If \[ 34 + 4 = 43\] \[ 34 \times 4 = ?\]

Answer 1

base 5

Answer 2

What are these numbers? base 5.. base 12... base 10?

Answer 3

Base 5 is like 1,2,3,4,5,10

Answer 4

We use 0-9 digits normally it's base 10
if a number system has digits from 0-3 only, it's base 4
0, 1, 2, 3, 10

Answer 5

@ParthKohli base 5 will have digits from 0-4
so
0, 1, 2, 3, 4, 10

Answer 6

34 x 4 = 34 + 34 + 34 + 34 base 5?

Answer 7

How do we calculate \(34\) in base 5?

Answer 8

yeah:)
to easily do this, let's convert the number into base 10. Multiply it and then convert back to base 5

Answer 9

How can we convert?

Answer 10

If we have 25
it's actually
\[25=5\times 10^0+2\times 10^1\]
Isn't it?

Answer 11

Yeah! :)

Answer 12

34 in base 10
\[34=4*5^0+3*5^1\]
what will you get?

Answer 13

So \(34 = 4 \times 5^{0} \times 3 \times 5^{1}\)?

Answer 14

Oops. I meant a + in between.

Answer 15

4 + 15 = 19

Answer 16

4 will be 4

Answer 17

so
\[19*4=??\]

Answer 18

\(19 \times 4 = 76\)

Answer 19

\(76 = 7 \times 10^1 + 6 \times 10^0\)

Answer 20

now we have to convert into base 5
divide 76 by 5
15
______________________
5|76
75
first division result in quotient of 15 and remainder 1, so 1 is your first digit
Now divide 15 by 5 and then tell me the remainder

Answer 21

0 is the remainder.

Answer 22

I get 301. Is that correct?

Answer 23

Correct:D

Answer 24

What?
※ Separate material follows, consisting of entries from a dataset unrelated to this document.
`config.mk`:
```
export PLATFORM = sky130hd
export DESIGN_NAME = alu_op_sequencer
export DESIGN_NICKNAME = d
export VERILOG_FILES = /design/src/rtl/alu_pkg.sv /design/src/rtl/alu_op_sequencer.sv
export SDC_FILE = /design/constraint.sdc
export NUM_CORES = 1
export LEC_CHECK = 0
export ABC_CLOCK_PERIOD_IN_PS = 4400
export CAP_MARGIN = 20
export CORE_UTILIZATION = 44
export DETAILED_ROUTE_END_ITERATION = 12
export GPL_ROUTABILITY_DRIVEN = 1
export PLACE_DENSITY = 0.76
export REMOVE_ABC_BUFFERS = 1
export SKIP_CTS_REPAIR_TIMING = 1
export SYNTH_ARGS = -nofsm -noshare
export SYNTH_HDL_FRONTEND = slang
export SYNTH_SLANG_ARGS = --single-unit
```
`constraint.sdc`:
```
create_clock -name clk -period 4.4 [get_ports clk]
set_clock_uncertainty 0.1 [all_clocks]
set_input_delay 0.66 -clock clk [delete_from_list [all_inputs] [get_ports clk]]
set_output_delay 0.66 -clock clk [all_outputs]
set_load 0.05 [all_outputs]
```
I just guessed it :P

Answer 25

another way is you can do it directly in base 5 without converting

Answer 26

you got remainder 1
then 0
and then 3
so it's 301

Answer 27

\[\large{(10a+b)+b=10b+a}\]
\[\large{10a+2b=10b+a}\]
\[\large{9a=8b}\]
\[\large{a=\frac{8b}{9}}\]

\[\large{(10a+b)*b=10ab+b^2=10(\frac{8b}{9})+b^2=\frac{80b+9b^2}{9}}\]

b = 4:
\[\large{\frac{320+144}{9}=\frac{464}{9}}\]

Answer 28

:d is that correct way @ash2326 ?

Answer 29

How do you get 3? I just guessed it.

Answer 30

as @rsadhvika indicated, you can also multiply directly in base 5

Answer 31

How to do so?

Answer 32

when you divided by 15
you got 3 as quotient and remainder 0
next step is to divide 3 by 5 and then find the remainder

Answer 33

let me show you...

Answer 34

\[3*5^2+0*5^1+1*5^0=76\]